Tuesday, March 24, 2020

New computational tools for Ancient Greek corpus linguistic

Posted by Alek Keersmaekers on DIGITALCLASSICIST

I'm excited to announce some new computational tools for Ancient Greek corpus linguistics:

- First of all, the Duke papyrus texts (https://github.com/alekkeersmaekers/duke-nlp) are now not only automatically annotated for lemmas and morphology but for syntax and semantic roles as well, making this the largest diachronic treebank for Ancient Greek so far (about 4.5 million tokens). The accuracy for syntax and semantics (about 85-90% and 81% respectively for letters) is lower than for morphology and lemmatization, but still decent enough to be used in linguistic research.

- DendroSearch (https://github.com/alekkeersmaekers/dendrosearch), a user-friendly query tool for Greek treebanks, including all treebank material that is available to date (if your treebank is still missing, please let me know!)
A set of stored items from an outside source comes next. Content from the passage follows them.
==> flow/design.v (excerpt) <==
module router_top(input clock, resetn, read_enb_0, read_enb_1, read_enb_2, pkt_valid,
                  input [7:0] data_in, output [7:0] data_out_0, data_out_1, data_out_2,
                  output valid_out_0, valid_out_1, valid_out_2, error, busy);
wire parity_done,detect_add;
wire ld_state, laf_state, full_state, write_enb_reg, rst_int_reg, lfd_state;
wire [2:0] fifo_empty, full,w_enb, write_enb, soft_reset_temp;
wire fifo_full,low_pkt_valid,soft_reset_0,soft_reset_1,soft_reset_2;
wire [7:0] dout;
wire read_enb_temp[2:0];
wire [7:0] data_out_temp[2:0];
assign soft_reset_temp[0] = soft_reset_0;
assign soft_reset_temp[1] = soft_reset_1;
assign soft_reset_temp[2] = soft_reset_2;
assign read_enb_temp[0] = read_enb_0;
assign read_enb_temp[1] = read_enb_1;
assign read_enb_temp[2] = read_enb_2;
assign data_out_0 = data_out_temp[0];
assign data_out_1 = data_out_temp[1];
assign data_out_2 = data_out_temp[2];
router_fsm dut1(.clock(clock),
                .resetn(resetn),
                .pkt_valid(pkt_valid),
                .parity_done(parity_done),
                .soft_reset_0(soft_reset_0),
  ...
Size in the first run: about 850 flip-flops, about 43 I/O pins, roughly 34000 um^2 of cells after synthesis.
clock: 2.14 ns
lec_check: 0
cap_margin: 20
core_margin: 2
core_utilization: 72
cts_cluster_diameter: 394
cts_cluster_size: 15
place_density_lb_addon: 0.04
setup_slack_margin: -0.21
slew_margin: 40
run.sh (not shown) runs the stock make flow with config.mk's settings and CLKGATE_MAP_FILE=.
The starting point reached the layout checks and failed them: negative setup slack.
Then changed:
Settings changed: CTS_CLUSTER_DIAMETER 394 to not set, CTS_CLUSTER_SIZE 15 to 14, PLACE_DENSITY_LB_ADDON 0.04 to not set, SETUP_SLACK_MARGIN -0.21 to -0.2, SLEW_MARGIN 40 to 20.
Clock period 2.14 ns to 2.08 ns, I/O delays scaled along.
After rerunning:
- The new run completed and failed the layout checks on negative setup slack
- cell area grows by about 5.6%
- utilization is higher by 4.8 points
- sequential power rose by about 4%
- setup slack degrades by 0.33 ns
- power goes up by 18%
- clock-buffer cell count shrinks by 9
- global-route usage went up by 4.7 points
- non-clock buffer count went up by 71
- first-iteration DRC count goes up by 43%
- die area is unchanged
Then changed:
Settings changed: CELL_PAD_IN_SITES_DETAIL_PLACEMENT set to 0, CELL_PAD_IN_SITES_GLOBAL_PLACEMENT set to 0, CORE_UTILIZATION 72 to 70, CTS_CLUSTER_DIAMETER set to 393, CTS_CLUSTER_SIZE 14 to 22, GPL_ROUTABILITY_DRIVEN set to 0, SETUP_SLACK_MARGIN -0.2 to 0.55, SLEW_MARGIN 20 to 40.
After rerunning: The changed run completed, yet does not pass: negative setup slack; routed wire length falls by 8.0%; global-route usage falls by 2.6 points; fmax rises by 3.3%.

* * *

router_top again, from the RTL that the note above started with.
Settings: LEC_CHECK=0, CAP_MARGIN=20, CELL_PAD_IN_SITES_DETAIL_PLACEMENT=2, CORE_ASPECT_RATIO=1.35, CORE_MARGIN=3, CORE_UTILIZATION=72, CTS_CLUSTER_SIZE=21, GPL_TIMING_DRIVEN=1, HOLD_SLACK_MARGIN=-0.07, MAX_ROUTING_LAYER=met4, MIN_ROUTING_LAYER=met2, PLACE_DENSITY_LB_ADDON=0.12, SETUP_SLACK_MARGIN=-0.15, SLEW_MARGIN=20; clock period 5.75 ns.
The baseline did not get past 3_5_place_dp.
Edit:
==> flow/config.mk (replaced) <==
export PLATFORM = sky130hd
export DESIGN_NAME = router_top
export DESIGN_NICKNAME = router_top
export VERILOG_FILES = /design/flow/design.v
export SDC_FILE = /design/flow/constraint.sdc
export NUM_CORES = 4
export LEC_CHECK = 0
export CAP_MARGIN = 20
export CORE_MARGIN = 2
export CORE_UTILIZATION = 16
export SLEW_MARGIN = 20
==> flow/constraint.sdc (replaced) <==
create_clock -name core_clock -period 3.75 [get_ports {clock}]
set_input_delay 0.7500 -clock core_clock [delete_from_list [all_inputs] [get_ports {clock}]]
set_output_delay 0.7500 -clock core_clock [all_outputs]
set_load 0.01 [all_outputs]
The changed run finished clean. Die size came out higher to 4.3 times its value. Area after synthesis stays the same. Synthesized cell count is unchanged.
==> inputs of v22 <==
// axi_dfm_v1_0
module axi_dfm_v1_0(
    input logic s_axi_aclk,
    input logic s_axi_aresetn,
    input  logic [31:0] s_axi_awaddr,
    input  logic        s_axi_awvalid,
    output logic        s_axi_awready,
    input  logic [31:0] s_axi_wdata,
    input  logic        s_axi_wvalid,
    output logic        s_axi_wready,
    output logic s_axi_bvalid,
    input  logic s_axi_bready,
    input  logic [31:0] s_axi_araddr,
    input  logic        s_axi_arvalid,
    output logic        s_axi_arready,
    output logic [31:0] s_axi_rdata,
    output logic        s_axi_rvalid,
    input  logic        s_axi_rready,
    input  logic signal_in,
    output logic signal_done
);
clock: 4.61 ns
lec_check: 0
abc_area: 1
cap_margin: 20
cell_pad_in_sites_detail_placement: 1
cell_pad_in_sites_global_placement: 3
core_aspect_ratio: 1.27
core_margin: 2
core_utilization: 53
cts_cluster_diameter: 28
cts_cluster_size: 59
gpl_timing_driven: 0
min_routing_layer: met2
place_density_lb_addon: 0.05
setup_slack_margin: 0.89
slew_margin: 20
run.sh (not shown) runs the stock make flow with config.mk's settings and CLKGATE_MAP_FILE=.
==> inputs of v37, as changes to v22 <==
Settings changed: ABC_AREA 1 to not set, CELL_PAD_IN_SITES_DETAIL_PLACEMENT 1 to not set, CELL_PAD_IN_SITES_GLOBAL_PLACEMENT 3 to not set, CORE_ASPECT_RATIO 1.27 to not set, CORE_UTILIZATION 53 to 40, CTS_CLUSTER_DIAMETER 28 to not set, CTS_CLUSTER_SIZE 59 to not set, GPL_TIMING_DRIVEN 0 to not set, MIN_ROUTING_LAYER met2 to not set, PLACE_DENSITY set to 0.6, PLACE_DENSITY_LB_ADDON 0.05 to not set, SETUP_SLACK_MARGIN 0.89 to 0.62.
==> flow/constraint.sdc (replaced) <==
create_clock -name core_clock -period 3.55 [get_ports {s_axi_aclk}]
set_input_delay 0.7100 -clock core_clock [delete_from_list [all_inputs] [get_ports {s_axi_aclk}]]
set_output_delay 0.7100 -clock core_clock [all_outputs]
set_load 0.01 [all_outputs]
==> inputs of v11, as changes to v22 <==
Settings changed: ABC_AREA 1 to not set, CELL_PAD_IN_SITES_DETAIL_PLACEMENT 1 to not set, CELL_PAD_IN_SITES_GLOBAL_PLACEMENT 3 to not set, CORE_ASPECT_RATIO 1.27 to not set, CORE_UTILIZATION 53 to 40, CTS_CLUSTER_DIAMETER 28 to not set, CTS_CLUSTER_SIZE 59 to not set, GPL_TIMING_DRIVEN 0 to not set, MIN_ROUTING_LAYER met2 to not set, PLACE_DENSITY set to 0.6, PLACE_DENSITY_LB_ADDON 0.05 to not set, SETUP_SLACK_MARGIN 0.89 to not set.
==> flow/constraint.sdc (replaced) <==
create_clock -name core_clock -period 5.0 [get_ports {s_axi_aclk}]
set_input_delay 1.0000 -clock core_clock [delete_from_list [all_inputs] [get_ports {s_axi_aclk}]]
set_output_delay 1.0000 -clock core_clock [all_outputs]
set_load 0.01 [all_outputs]
==> inputs of v23, as changes to v22 <==
Settings changed: ABC_AREA 1 to 0, CELL_PAD_IN_SITES_DETAIL_PLACEMENT 1 to 0, CELL_PAD_IN_SITES_GLOBAL_PLACEMENT 3 to not set, CORE_ASPECT_RATIO 1.27 to 1.31, CORE_UTILIZATION 53 to 72, CTS_CLUSTER_DIAMETER 28 to not set, CTS_CLUSTER_SIZE 59 to 14, GPL_TIMING_DRIVEN 0 to not set, MIN_ROUTING_LAYER met2 to not set, PLACE_DENSITY set to 0.77, PLACE_DENSITY_LB_ADDON 0.05 to not set, SETUP_SLACK_MARGIN 0.89 to -0.04.
==> flow/constraint.sdc (replaced) <==
create_clock -name core_clock -period 1.97 [get_ports {s_axi_aclk}]
set_input_delay 0.3940 -clock core_clock [delete_from_list [all_inputs] [get_ports {s_axi_aclk}]]
set_output_delay 0.3940 -clock core_clock [all_outputs]
set_load 0.01 [all_outputs]
==> results.py <==
# Auto-generated metrics
metrics = {
    "die": {
        "coreArea_um2": 66920,
        "die_h_um": 263.6,
        "die_w_um": 263.6,
    },
    "run_status": {
        "status": "complete, no violations",
    },
    "logic_synthesis": {
        "synth-simple-area-share": 0.1589,
        "ys_cells": 2497,
        "ys_sh_adder": 0.009747,
    },
}
That was v11.
==> results.py <==
# Metrics from the implementation run
metrics = {
    "die": {
        "coreArea_um2": 52780,
        "die_w_um": 208.9,
        "die_h_um": 264.2,
    },
    "logic_synthesis": {
        "ys_warn_count": 6,
        "post-synth-top-count-cell": "nand2_1",
        "synth-simple-area-share": 0.2806,
        "ys_async_sr_fraction": 1.000,
    },
    "run_status": {
        "haltStage": "global placement without I/O (3_1_place_gp_skip_io)",
        "status": "stopped before the end",
        "tool.error": "[ERROR FLW-0024] Place density exceeds 1.0 (current PLACE_DENSITY_LB_ADDON =  0.05). Please check if the value of  PLACE_DENSITY_LB_ADDON is between 0 and 0.99.",
    },
}
That was v22.
==> results.py <==
# Auto-generated metrics
metrics = {
    "run_status": {
        "status": "failed layout checks",
        "violations": "negative setup slack",
    },
    "die": {
        "die_w_um": 173.1,
        "coreArea_um2": 37090,
        "die_h_um": 225.5,
    },
    "sta": {
        "fin_ws_ps": -98.13,
        "setup_viol": 12,
    },
    "logic_synthesis": {
        "ys_sh_adder": 0.009747,
        "synth-simple-area-share": 0.1589,
        "ys_cells": 2497,
    },
    "global_routing": {
        "track_usage": 0.3894,
    },
    "detailed_routing": {
        "wl_met3_mm": 4.727,
    },
}
That was v23.
==> results.py <==
# Auto-generated metrics
metrics = {
    "logic_synthesis": {
        "ys_sh_adder": 0.009747,
        "synth-simple-area-share": 0.1589,
    },
    "run_status": {
        "status": "complete, no violations",
    },
    "die": {
        "die_w_um": 263.6,
        "die_h_um": 263.6,
        "num_io_pins": 142,
    },
    "clock_network": {
        "cts_hold_buf": 1,
    },
    "layout": {
        "seq_share": 0.4621,
    },
}
That was v37.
- An automatic semantic role labeler (https://github.com/alekkeersmaekers/PRL), using the roles of the Pedalion grammar created at the University of Leuven (http://en.pedalion.org/). It also includes an animacy lexicon, partly based on the animacy lexicon of the PROIEL project (many thanks to Dag Haug!) and distributional word vectors for Greek lemmas.

None of this would be possible without the painstaking work of the ancient Greek treebanking community, so many thanks to the people of the PROIEL, AGDT and Sematia projects, Vanessa Gorman, J.M. Harrington and his team, Polina Yordanova, and the job students involved in the Pedalion treebanks!